I touched base with the ever insightful Wayne Citrin, CTO of JNBridge, who argued that the most significant change in Java was the shift in emphasis to the server-side after Sun realized that the original client-side emphasis (set-top boxes, applets in browsers, rich-UI applications) wasn't getting enough traction. "While client-side Java is still worked on," he said, "and new features are being introduced, most attention—and the effort of developers—has long been on the server side."
But he also pointed to managed code and runtimes. "Managed code and runtimes have been one of the most important developments of the last 25 years," Citrin said, "and Java was the first really popular language with a true managed runtime. It showed that managed runtimes were practical for real-life applications. I know there's a move in some quarters back to native runtimes, but I think this is an accommodation to some specialized areas, such as gaming and underpowered mobile devices, but this is a temporary situation, and I suspect those areas will eventually start using managed runtimes, again, too, since they're so much easier to develop for."
I also checked in with jClarity CEO Martijn Verburg, who sees the Java Virtual Machine (JVM) as the secret behind the enduring power of Java. "Even when it waned in popularity for the couple of years, the JVM is so compelling that developers have stuck with it, and now, of course, the language is finding its mojo again," he said.

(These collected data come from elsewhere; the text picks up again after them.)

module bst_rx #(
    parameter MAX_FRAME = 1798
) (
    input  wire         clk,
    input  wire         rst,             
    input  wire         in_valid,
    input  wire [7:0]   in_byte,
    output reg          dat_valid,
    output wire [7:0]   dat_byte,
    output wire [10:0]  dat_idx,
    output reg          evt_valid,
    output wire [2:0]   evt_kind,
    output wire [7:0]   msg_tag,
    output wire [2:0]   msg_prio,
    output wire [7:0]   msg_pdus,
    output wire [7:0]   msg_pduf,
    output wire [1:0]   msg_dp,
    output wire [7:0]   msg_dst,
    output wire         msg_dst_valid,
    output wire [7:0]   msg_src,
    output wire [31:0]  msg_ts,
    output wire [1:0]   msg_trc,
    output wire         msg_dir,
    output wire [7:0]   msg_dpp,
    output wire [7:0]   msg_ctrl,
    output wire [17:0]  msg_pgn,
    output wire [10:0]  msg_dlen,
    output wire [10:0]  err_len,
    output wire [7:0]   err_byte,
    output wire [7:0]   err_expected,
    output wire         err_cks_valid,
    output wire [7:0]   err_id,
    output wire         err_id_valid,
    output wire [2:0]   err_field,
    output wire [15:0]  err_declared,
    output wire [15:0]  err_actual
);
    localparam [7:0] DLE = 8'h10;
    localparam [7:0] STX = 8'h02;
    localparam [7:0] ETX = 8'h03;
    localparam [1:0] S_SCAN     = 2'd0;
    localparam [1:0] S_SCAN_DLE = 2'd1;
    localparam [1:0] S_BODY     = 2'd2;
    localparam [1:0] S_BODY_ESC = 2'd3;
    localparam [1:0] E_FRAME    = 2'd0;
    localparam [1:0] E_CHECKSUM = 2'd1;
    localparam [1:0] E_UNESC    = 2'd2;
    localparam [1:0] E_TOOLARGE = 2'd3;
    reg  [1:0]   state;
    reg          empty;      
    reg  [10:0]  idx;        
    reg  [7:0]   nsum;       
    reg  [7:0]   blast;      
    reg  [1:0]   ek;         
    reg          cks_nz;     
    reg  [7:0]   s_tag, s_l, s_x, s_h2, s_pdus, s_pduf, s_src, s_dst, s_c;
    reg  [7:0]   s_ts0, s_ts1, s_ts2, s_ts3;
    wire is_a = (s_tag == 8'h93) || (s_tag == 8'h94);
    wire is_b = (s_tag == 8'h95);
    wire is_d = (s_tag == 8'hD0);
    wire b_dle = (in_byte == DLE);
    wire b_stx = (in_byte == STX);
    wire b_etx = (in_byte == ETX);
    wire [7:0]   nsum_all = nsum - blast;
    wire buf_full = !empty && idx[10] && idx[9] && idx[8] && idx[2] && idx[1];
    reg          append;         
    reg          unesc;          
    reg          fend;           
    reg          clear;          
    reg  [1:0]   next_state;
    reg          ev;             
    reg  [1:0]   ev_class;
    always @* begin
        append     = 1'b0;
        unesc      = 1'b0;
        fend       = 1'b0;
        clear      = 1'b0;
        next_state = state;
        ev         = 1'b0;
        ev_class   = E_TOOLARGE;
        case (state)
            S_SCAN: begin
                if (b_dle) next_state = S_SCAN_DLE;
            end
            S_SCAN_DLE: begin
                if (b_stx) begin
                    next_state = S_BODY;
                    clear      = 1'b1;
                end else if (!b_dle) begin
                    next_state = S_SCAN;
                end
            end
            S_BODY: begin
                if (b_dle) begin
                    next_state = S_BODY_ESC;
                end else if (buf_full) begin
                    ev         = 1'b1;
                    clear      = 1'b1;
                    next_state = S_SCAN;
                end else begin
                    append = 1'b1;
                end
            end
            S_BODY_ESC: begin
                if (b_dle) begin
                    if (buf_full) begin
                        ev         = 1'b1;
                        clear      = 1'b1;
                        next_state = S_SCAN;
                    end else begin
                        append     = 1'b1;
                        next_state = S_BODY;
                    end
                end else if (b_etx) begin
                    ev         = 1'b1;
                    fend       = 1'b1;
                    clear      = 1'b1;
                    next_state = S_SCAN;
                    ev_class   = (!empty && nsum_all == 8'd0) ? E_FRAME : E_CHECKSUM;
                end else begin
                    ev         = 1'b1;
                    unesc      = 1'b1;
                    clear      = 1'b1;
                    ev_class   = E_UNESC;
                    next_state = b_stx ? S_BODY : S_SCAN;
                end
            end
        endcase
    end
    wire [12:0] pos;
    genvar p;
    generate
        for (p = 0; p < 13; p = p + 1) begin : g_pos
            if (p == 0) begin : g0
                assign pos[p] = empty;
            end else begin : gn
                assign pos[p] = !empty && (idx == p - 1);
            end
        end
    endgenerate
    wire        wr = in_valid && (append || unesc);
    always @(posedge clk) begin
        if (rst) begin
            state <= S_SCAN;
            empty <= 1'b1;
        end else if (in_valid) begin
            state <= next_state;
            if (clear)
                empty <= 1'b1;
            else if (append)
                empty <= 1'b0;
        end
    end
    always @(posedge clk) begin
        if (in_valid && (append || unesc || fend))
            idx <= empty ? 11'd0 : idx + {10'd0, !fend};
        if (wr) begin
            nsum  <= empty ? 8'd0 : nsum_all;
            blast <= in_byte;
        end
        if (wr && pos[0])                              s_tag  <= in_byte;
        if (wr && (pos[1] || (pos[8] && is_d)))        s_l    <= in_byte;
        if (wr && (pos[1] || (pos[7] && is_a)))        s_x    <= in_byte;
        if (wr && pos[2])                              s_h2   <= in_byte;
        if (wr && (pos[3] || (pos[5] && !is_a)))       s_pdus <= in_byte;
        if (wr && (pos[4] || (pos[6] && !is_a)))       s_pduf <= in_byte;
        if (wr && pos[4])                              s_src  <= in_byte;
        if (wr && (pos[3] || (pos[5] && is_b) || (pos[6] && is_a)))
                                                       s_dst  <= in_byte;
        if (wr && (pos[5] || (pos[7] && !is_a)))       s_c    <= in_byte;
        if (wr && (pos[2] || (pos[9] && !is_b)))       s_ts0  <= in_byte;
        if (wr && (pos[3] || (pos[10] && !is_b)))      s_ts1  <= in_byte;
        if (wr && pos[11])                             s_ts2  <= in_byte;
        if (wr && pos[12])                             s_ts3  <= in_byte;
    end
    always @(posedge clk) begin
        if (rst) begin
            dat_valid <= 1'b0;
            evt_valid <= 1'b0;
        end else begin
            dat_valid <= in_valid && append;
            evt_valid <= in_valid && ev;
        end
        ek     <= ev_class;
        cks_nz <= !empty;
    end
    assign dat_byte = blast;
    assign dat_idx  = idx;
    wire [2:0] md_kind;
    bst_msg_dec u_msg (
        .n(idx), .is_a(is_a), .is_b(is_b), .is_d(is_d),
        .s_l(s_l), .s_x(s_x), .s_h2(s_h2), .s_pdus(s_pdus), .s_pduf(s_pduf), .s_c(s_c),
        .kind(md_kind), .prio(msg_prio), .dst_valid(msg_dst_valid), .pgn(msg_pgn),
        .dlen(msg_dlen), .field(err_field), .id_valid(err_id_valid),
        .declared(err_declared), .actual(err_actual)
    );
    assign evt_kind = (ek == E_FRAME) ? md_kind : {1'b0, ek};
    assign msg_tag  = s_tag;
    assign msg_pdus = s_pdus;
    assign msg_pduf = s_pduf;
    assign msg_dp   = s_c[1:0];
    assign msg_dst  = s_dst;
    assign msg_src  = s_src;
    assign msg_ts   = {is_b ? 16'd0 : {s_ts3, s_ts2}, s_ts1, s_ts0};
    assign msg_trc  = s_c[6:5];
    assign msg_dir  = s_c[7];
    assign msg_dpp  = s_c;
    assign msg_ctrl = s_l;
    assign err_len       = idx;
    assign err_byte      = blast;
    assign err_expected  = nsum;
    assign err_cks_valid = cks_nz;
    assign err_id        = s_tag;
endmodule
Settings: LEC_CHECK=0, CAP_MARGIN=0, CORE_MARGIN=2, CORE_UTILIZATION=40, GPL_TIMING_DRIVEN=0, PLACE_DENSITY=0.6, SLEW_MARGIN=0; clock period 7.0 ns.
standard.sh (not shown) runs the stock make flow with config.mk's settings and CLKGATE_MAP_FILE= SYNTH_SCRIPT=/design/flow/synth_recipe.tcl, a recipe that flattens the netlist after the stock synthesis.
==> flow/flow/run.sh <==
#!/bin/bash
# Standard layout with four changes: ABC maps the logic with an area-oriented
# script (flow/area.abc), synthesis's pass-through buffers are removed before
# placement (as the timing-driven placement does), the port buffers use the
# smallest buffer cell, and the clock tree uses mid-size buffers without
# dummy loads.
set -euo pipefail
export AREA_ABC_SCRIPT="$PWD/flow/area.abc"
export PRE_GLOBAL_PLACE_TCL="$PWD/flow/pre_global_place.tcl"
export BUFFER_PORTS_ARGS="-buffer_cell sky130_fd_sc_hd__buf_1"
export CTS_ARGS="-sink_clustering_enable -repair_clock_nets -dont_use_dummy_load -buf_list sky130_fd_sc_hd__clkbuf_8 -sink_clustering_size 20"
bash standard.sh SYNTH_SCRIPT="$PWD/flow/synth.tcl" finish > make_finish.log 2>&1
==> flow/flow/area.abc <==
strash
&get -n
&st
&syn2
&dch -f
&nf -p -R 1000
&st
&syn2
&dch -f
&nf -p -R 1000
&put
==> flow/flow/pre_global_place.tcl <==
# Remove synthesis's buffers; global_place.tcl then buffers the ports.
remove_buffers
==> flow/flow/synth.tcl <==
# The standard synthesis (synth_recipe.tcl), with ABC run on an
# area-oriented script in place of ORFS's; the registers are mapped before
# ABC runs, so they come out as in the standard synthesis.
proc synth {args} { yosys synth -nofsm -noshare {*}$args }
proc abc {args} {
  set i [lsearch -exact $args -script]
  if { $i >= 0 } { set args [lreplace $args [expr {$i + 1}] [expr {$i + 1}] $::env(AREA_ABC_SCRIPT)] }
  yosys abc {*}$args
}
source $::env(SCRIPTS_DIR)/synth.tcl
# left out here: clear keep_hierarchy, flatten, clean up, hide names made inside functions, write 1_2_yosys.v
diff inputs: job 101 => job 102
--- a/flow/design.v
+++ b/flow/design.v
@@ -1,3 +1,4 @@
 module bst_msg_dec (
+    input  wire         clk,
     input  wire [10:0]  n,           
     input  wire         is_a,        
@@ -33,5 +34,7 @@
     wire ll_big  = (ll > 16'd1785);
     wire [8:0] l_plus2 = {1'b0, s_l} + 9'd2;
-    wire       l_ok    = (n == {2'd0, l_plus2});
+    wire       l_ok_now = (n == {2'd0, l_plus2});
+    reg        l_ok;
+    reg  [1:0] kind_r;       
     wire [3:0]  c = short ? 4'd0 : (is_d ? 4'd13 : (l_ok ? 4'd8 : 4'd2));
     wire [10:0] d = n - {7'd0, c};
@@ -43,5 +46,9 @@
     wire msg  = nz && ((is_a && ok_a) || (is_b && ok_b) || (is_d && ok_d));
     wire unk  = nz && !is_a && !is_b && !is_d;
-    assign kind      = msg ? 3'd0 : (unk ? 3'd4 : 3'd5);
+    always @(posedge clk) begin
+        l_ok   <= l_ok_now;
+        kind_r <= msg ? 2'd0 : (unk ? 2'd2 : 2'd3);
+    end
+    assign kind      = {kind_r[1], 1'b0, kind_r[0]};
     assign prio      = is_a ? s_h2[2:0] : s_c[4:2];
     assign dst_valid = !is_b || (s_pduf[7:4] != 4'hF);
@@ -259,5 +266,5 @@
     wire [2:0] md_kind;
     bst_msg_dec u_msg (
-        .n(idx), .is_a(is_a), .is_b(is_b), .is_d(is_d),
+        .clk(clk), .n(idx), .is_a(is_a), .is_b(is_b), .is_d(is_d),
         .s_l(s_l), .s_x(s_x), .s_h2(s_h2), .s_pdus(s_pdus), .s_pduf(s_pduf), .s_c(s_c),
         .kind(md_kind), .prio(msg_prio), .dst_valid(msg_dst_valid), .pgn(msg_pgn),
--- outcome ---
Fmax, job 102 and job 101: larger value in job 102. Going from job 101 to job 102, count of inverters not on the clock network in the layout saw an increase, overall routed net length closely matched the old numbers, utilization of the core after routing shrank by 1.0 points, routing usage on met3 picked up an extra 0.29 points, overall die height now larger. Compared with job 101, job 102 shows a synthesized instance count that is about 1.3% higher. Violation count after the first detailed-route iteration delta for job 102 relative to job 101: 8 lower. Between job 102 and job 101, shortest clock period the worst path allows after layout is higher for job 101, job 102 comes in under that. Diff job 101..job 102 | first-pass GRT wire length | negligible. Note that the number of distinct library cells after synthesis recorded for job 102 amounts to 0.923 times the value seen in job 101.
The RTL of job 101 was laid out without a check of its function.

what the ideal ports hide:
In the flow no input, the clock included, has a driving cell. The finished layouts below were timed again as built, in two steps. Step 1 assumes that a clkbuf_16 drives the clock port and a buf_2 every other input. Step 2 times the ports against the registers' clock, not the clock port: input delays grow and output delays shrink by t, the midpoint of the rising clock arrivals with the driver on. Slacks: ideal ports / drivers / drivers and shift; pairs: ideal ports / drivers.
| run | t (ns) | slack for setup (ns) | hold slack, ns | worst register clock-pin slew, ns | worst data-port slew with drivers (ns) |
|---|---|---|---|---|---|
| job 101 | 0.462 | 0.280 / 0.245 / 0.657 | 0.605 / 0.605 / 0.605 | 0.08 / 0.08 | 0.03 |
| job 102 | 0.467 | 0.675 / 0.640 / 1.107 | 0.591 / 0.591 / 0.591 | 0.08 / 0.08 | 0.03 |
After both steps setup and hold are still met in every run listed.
This is an optimization exercise on Yosys and OpenROAD, whose aim is small area, a short achievable clock period and few clock cycles, not a production implementation.
Only simulation tests tie the RTL to the original design; equivalence was not proved.

### flow/run.sh
#!/bin/bash
# synth_recipe.tcl (not shown) runs the flow's synth.tcl, then flattens the netlist and writes it again
# the make line also repeats each setting of config.mk as NAME=value (left out here)
make -C /OpenROAD-flow-scripts/flow DESIGN_CONFIG=/design/flow/config.mk WORK_HOME=/design/flow/orfs CLKGATE_MAP_FILE= SYNTH_SCRIPT=/design/flow/synth_recipe.tcl finish
### flow/config.mk
export PLATFORM = sky130hd
export DESIGN_NAME = snake_field_unit
export DESIGN_NICKNAME = snake_field_unit
export VERILOG_FILES = /design/flow/design.v
export SDC_FILE = /design/flow/constraint.sdc
export NUM_CORES = 4
export LEC_CHECK = 0
export CAP_MARGIN = 35
export CELL_PAD_IN_SITES_DETAIL_PLACEMENT = 1
export CELL_PAD_IN_SITES_GLOBAL_PLACEMENT = 2
export CORE_MARGIN = 2
export CORE_UTILIZATION = 22
export PLACE_DENSITY = 0.5
export SETUP_SLACK_MARGIN = 1.5
export SLEW_MARGIN = 35
export TNS_END_PERCENT = 0
### flow/constraint.sdc
create_clock -name core_clock -period 5.0 [get_ports {clk}]
set_input_delay 1.0000 -clock core_clock [delete_from_list [all_inputs] [get_ports {clk}]]
set_output_delay 1.0000 -clock core_clock [all_outputs]
set_load 0.01 [all_outputs]
### flow/design.v
module snake_field_unit (
    input  wire         clk,
    input  wire         rst,
    input  wire         in_valid,
    output wire         in_ready,
    input  wire [3:0]   op,
    input  wire [232:0] a,
    input  wire [232:0] b,
    input  wire [7:0]   imm,
    output reg          out_valid,
    output wire [232:0] out_data,
    output reg          out_err,
    output reg          out_z
);
    localparam M  = 233;
    localparam D  = 40;                  
    localparam NC = (M + D - 1) / D;     
    localparam L  = NC * D;              
    localparam CW = 3;                   
    localparam H  = D / 2;               
    localparam G  = (H + 1) / 2;         
    localparam DX = 9 * G;               
    localparam [3:0] OP_ZERO   = 4'h1;
    localparam [3:0] OP_COPY   = 4'h2;
    localparam [3:0] OP_ISZERO = 4'h3;
    localparam [3:0] OP_ADD    = 4'h4;
    localparam [3:0] OP_MULX   = 4'h5;
    localparam [3:0] OP_MUL    = 4'h6;
    localparam [3:0] OP_SQR    = 4'h7;
    localparam [3:0] OP_ITPOW  = 4'h8;
    localparam [3:0] OP_INV    = 4'h9;
    localparam [1:0] S_IDLE = 2'd0;
    localparam [1:0] S_SQ   = 2'd1;
    localparam [1:0] S_MUL  = 2'd2;
    reg [1:0]    state;
    reg          idle;        
    reg          inv_mode;    
    reg          by_a0;       
    reg          sq_first;    
    reg [3:0]    step;        
    reg [7:0]    rem;         
    reg [3:0]    tap;         
    reg [CW-1:0] cnt;         
    reg [L-1:0]  a0;          
    reg [L-1:0]  beta;        
    reg [DX-1:0] dx;          
    reg [M-1:0]  sq;          
    reg [M-1:0]  acc;         
    assign in_ready = idle;
    assign out_data = acc;
    wire accept = in_valid && idle;
    reg [7:0] nxt_nsq;        
    always @* begin
        case (step)
            4'd0:    nxt_nsq = 8'd1;
            4'd1:    nxt_nsq = 8'd3;
            4'd2:    nxt_nsq = 8'd1;
            4'd3:    nxt_nsq = 8'd7;
            4'd4:    nxt_nsq = 8'd14;
            4'd5:    nxt_nsq = 8'd1;
            4'd6:    nxt_nsq = 8'd29;
            4'd7:    nxt_nsq = 8'd58;
            4'd8:    nxt_nsq = 8'd116;
            default: nxt_nsq = 8'd1;
        endcase
    end
    wire step_by_a0 = (step == 4'd0) || (step == 4'd1) || (step == 4'd3) ||
                      (step == 4'd6);
    function [3:0] fpick;
        input [7:0] n;
        begin
            if (n[7:3] != 5'd0)  fpick = 4'b1000;
            else if (n[2])       fpick = 4'b0100;
            else if (n[1])       fpick = 4'b0010;
            else                 fpick = 4'b0001;
        end
    endfunction
    function [M-1:0] fsq;
        input [M-1:0] v;
        reg [2*M-2:0] w;
        integer i;
        begin
            w = {(2*M-1){1'b0}};
            for (i = 0; i < M; i = i + 1)
                w[2*i] = v[i];
            for (i = 2*M-2; i >= M; i = i - 1) begin
                w[i-M]    = w[i-M] ^ w[i];
                w[i-M+74] = w[i-M+74] ^ w[i];
            end
            fsq = w[M-1:0];
        end
    endfunction
    function [M-1:0] fmulx;
        input [M-1:0] v;
        begin
            fmulx = {v[M-2:0], 1'b0};
            fmulx[0]  = v[M-1];
            fmulx[74] = v[73] ^ v[M-1];
        end
    endfunction
    wire [M-1:0] s1 = fsq(acc);
    wire [M-1:0] s2 = fsq(s1);
    wire [M-1:0] s3 = fsq(s2);
    wire [M-1:0] s4 = fsq(s3);
    wire [M-1:0] s5 = fsq(s4);
    wire [M-1:0] s6 = fsq(s5);
    wire [M-1:0] s7 = fsq(s6);
    wire [M-1:0] s8 = fsq(s7);
    wire [M-1:0] sq_next = ({M{tap[3]}} & s8) | ({M{tap[2]}} & s4) |
                           ({M{tap[1]}} & s2) | ({M{tap[0]}} & s1);
    wire sq_last = (rem == 8'd0);
    wire to_mul  = sq_last && inv_mode && (step != 4'd10);
    function [DX-1:0] fdexp;
        input [D-1:0] d;
        reg [H-1:0]   y;
        reg [2*G-1:0] yp;
        integer k;
        begin
            for (k = 0; k < 3; k = k + 1) begin
                y  = (k == 0) ? d[H-1:0] : (k == 1) ? d[D-1:H] : (d[H-1:0] ^ d[D-1:H]);
                yp = {{(2*G-H){1'b0}}, y};
                fdexp[(3*k)*G   +: G] = yp[G-1:0];
                fdexp[(3*k+1)*G +: G] = yp[2*G-1:G];
                fdexp[(3*k+2)*G +: G] = yp[G-1:0] ^ yp[2*G-1:G];
            end
        end
    endfunction
    localparam F = (G + 1) / 2;
    function [2*F-2:0] fclmul_f;
        input [F-1:0] x;
        input [F-1:0] y;
        integer i;
        begin
            fclmul_f = {(2*F-1){1'b0}};
            for (i = 0; i < F; i = i + 1)
                if (y[i]) fclmul_f = fclmul_f ^ ({{(F-1){1'b0}}, x} << i);
        end
    endfunction
    function [2*G-2:0] fclmul_g;
        input [G-1:0] x;
        input [G-1:0] y;
        reg [2*F-1:0] xp, yp;
        reg [2*F-2:0] ll, hh, mm;
        reg [4*F-2:0] r;
        begin
            xp = {{(2*F-G){1'b0}}, x};
            yp = {{(2*F-G){1'b0}}, y};
            ll = fclmul_f(xp[F-1:0], yp[F-1:0]);
            hh = fclmul_f(xp[2*F-1:F], yp[2*F-1:F]);
            mm = fclmul_f(xp[F-1:0] ^ xp[2*F-1:F], yp[F-1:0] ^ yp[2*F-1:F]);
            r = {{(2*F){1'b0}}, ll} ^ ({{(2*F){1'b0}}, mm ^ ll ^ hh} << F)
                ^ ({{(2*F){1'b0}}, hh} << (2*F));
            fclmul_g = r[2*G-2:0];
        end
    endfunction
    function [2*H-2:0] fclmul;
        input [H-1:0]   x;
        input [3*G-1:0] ye;
        reg [2*G-1:0] xp;
        reg [2*G-2:0] ll, hh, mm;
        reg [4*G-2:0] r;
        begin
            xp = {{(2*G-H){1'b0}}, x};
            ll = fclmul_g(xp[G-1:0], ye[G-1:0]);
            hh = fclmul_g(xp[2*G-1:G], ye[2*G-1:G]);
            mm = fclmul_g(xp[G-1:0] ^ xp[2*G-1:G], ye[3*G-1:2*G]);
            r = {{(2*G){1'b0}}, ll} ^ ({{(2*G){1'b0}}, mm ^ ll ^ hh} << G)
                ^ ({{(2*G){1'b0}}, hh} << (2*G));
            fclmul = r[2*H-2:0];
        end
    endfunction
    wire [L-1:0] sq_pad = {{(L-M){1'b0}}, sq};
    reg [M+D-1:0] t;
    reg [M-1:0]   acc_next;
    reg [2*H-2:0] kl, kh, km;
    reg [L+D-1:0] kp;
    integer j;
    always @* begin
        kp = {(L+D){1'b0}};
        for (j = 0; j < NC; j = j + 1) begin
            kl = fclmul(sq_pad[j*D +: H], dx[0 +: 3*G]);
            kh = fclmul(sq_pad[j*D+H +: H], dx[3*G +: 3*G]);
            km = fclmul(sq_pad[j*D +: H] ^ sq_pad[j*D+H +: H], dx[6*G +: 3*G]);
            kp = kp ^ ({{(L+D-2*H+1){1'b0}}, kl} << (j*D))
                    ^ ({{(L+D-2*H+1){1'b0}}, km ^ kl ^ kh} << (j*D+H))
                    ^ ({{(L+D-2*H+1){1'b0}}, kh} << (j*D+2*H));
        end
        t = {acc, {D{1'b0}}} ^ kp[M+D-1:0];
        acc_next = t[M-1:0] ^ {{(M-D){1'b0}}, t[M+D-1:M]}
                            ^ ({{(M-D){1'b0}}, t[M+D-1:M]} << 74);
    end
    reg [M-1:0] in_res;
    always @* begin
        case (op)
            OP_COPY, OP_SQR, OP_ITPOW, OP_INV: in_res = a;
            OP_ADD:  in_res = a ^ b;
            OP_MULX: in_res = fmulx(a);
            default: in_res = {M{1'b0}};
        endcase
    end
    wire a_zero  = (a == {M{1'b0}});
    wire illegal = (op == 4'h0) || (op > OP_INV);
    wire [L-1:0] a_pad = {{(L-M){1'b0}}, a};
    wire [L-1:0] b_pad = {{(L-M){1'b0}}, b};
    wire [L-1:0] acc_pad = {{(L-M){1'b0}}, acc};
    always @(posedge clk) begin
        case (state)
            S_IDLE: begin
                acc  <= in_res;
                sq   <= a;
                a0   <= a_pad;
                beta <= b_pad;
                dx   <= fdexp(b_pad[L-1:L-D]);
                out_z   <= (op == OP_ISZERO) && a_zero;
                out_err <= illegal || ((op == OP_INV) && a_zero);
            end
            S_SQ: begin
                if (sq_first)
                    beta <= acc_pad;
                if (to_mul) begin
                    sq  <= sq_next;
                    acc <= {M{1'b0}};
                end else begin
                    acc <= sq_next;
                end
                dx <= fdexp(step_by_a0 ? a0[L-1:L-D] :
                            sq_first   ? acc_pad[L-1:L-D] : beta[L-1:L-D]);
            end
            default: begin
                acc  <= acc_next;
                a0   <= {a0[L-D-1:0], a0[L-1:L-D]};
                beta <= {beta[L-D-1:0], beta[L-1:L-D]};
                dx   <= fdexp(by_a0 ? a0[L-D-1:L-2*D] : beta[L-D-1:L-2*D]);
            end
        endcase
        if (rst) begin
            state     <= S_IDLE;
            idle      <= 1'b1;
            inv_mode  <= 1'b0;
            by_a0     <= 1'b0;
            sq_first  <= 1'b0;
            step      <= 4'd0;
            rem       <= 8'd0;
            tap       <= 4'b0001;
            cnt       <= 0;
            out_valid <= 1'b0;
        end else begin
            out_valid <= 1'b0;
            case (state)
                S_IDLE: begin
                    inv_mode <= 1'b0;
                    step     <= 4'd0;
                    by_a0    <= 1'b0;
                    sq_first <= 1'b1;
                    cnt      <= NC - 1;
                    rem      <= 8'd0;
                    tap      <= 4'b0001;
                    if (accept) begin
                        case (op)
                            OP_MUL: begin
                                state <= S_MUL;
                                idle  <= 1'b0;
                            end
                            OP_SQR: begin
                                state <= S_SQ;
                                idle  <= 1'b0;
                            end
                            OP_ITPOW: begin
                                tap <= fpick(imm);
                                rem <= imm - {4'd0, fpick(imm)};
                                if (imm == 8'd0) begin
                                    out_valid <= 1'b1;
                                end else begin
                                    state <= S_SQ;
                                    idle  <= 1'b0;
                                end
                            end
                            OP_INV: begin
                                inv_mode <= 1'b1;
                                state    <= S_SQ;
                                idle     <= 1'b0;
                            end
                            default: begin
                                out_valid <= 1'b1;
                            end
                        endcase
                    end
                end
                S_SQ: begin
                    sq_first <= 1'b0;
                    tap      <= fpick(rem);
                    rem      <= rem - {4'd0, fpick(rem)};
                    if (sq_last) begin
                        if (to_mul) begin
                            by_a0 <= step_by_a0;
                            cnt   <= NC - 1;
                            state <= S_MUL;
                        end else begin
                            out_valid <= 1'b1;
                            state     <= S_IDLE;
                            idle      <= 1'b1;
                        end
                    end
                end
                default: begin
                    cnt <= cnt - 1'b1;
                    if (cnt == 0) begin
                        if (inv_mode) begin
                            step     <= step + 4'd1;
                            sq_first <= 1'b1;
                            tap      <= fpick(nxt_nsq);
                            rem      <= nxt_nsq - {4'd0, fpick(nxt_nsq)};
                            state    <= S_SQ;
                        end else begin
                            out_valid <= 1'b1;
                            state     <= S_IDLE;
                            idle      <= 1'b1;
                        end
                    end
                end
            endcase
        end
    end
endmodule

I asked Verburg what he saw as the most significant change in the language/platform in the past 20 years, and he pointed to Generics, which he said had both a good and not-so-good impact. "It guided developers towards increased type safety for objects as well as primitives," he said, "which vastly improved the safety of much code that came out of enterprise Java shops. However, due to the mismatch with the primitive type system, there have always been significant cracks in the Generics implementation, which will still take one to two more iterations of Java to fix."
Verburg also sent me his "media quote," which I think is worth sharing, because it summarizes the state of Java well: "Java directly or indirectly touches just about every human on this planet. It is the glue that allows mobile health and banking in remote areas of the world, entertains millions with games such as Minecraft, and drives the economic engine of our global markets."
In case I haven't said it already, Happy Birthday Java.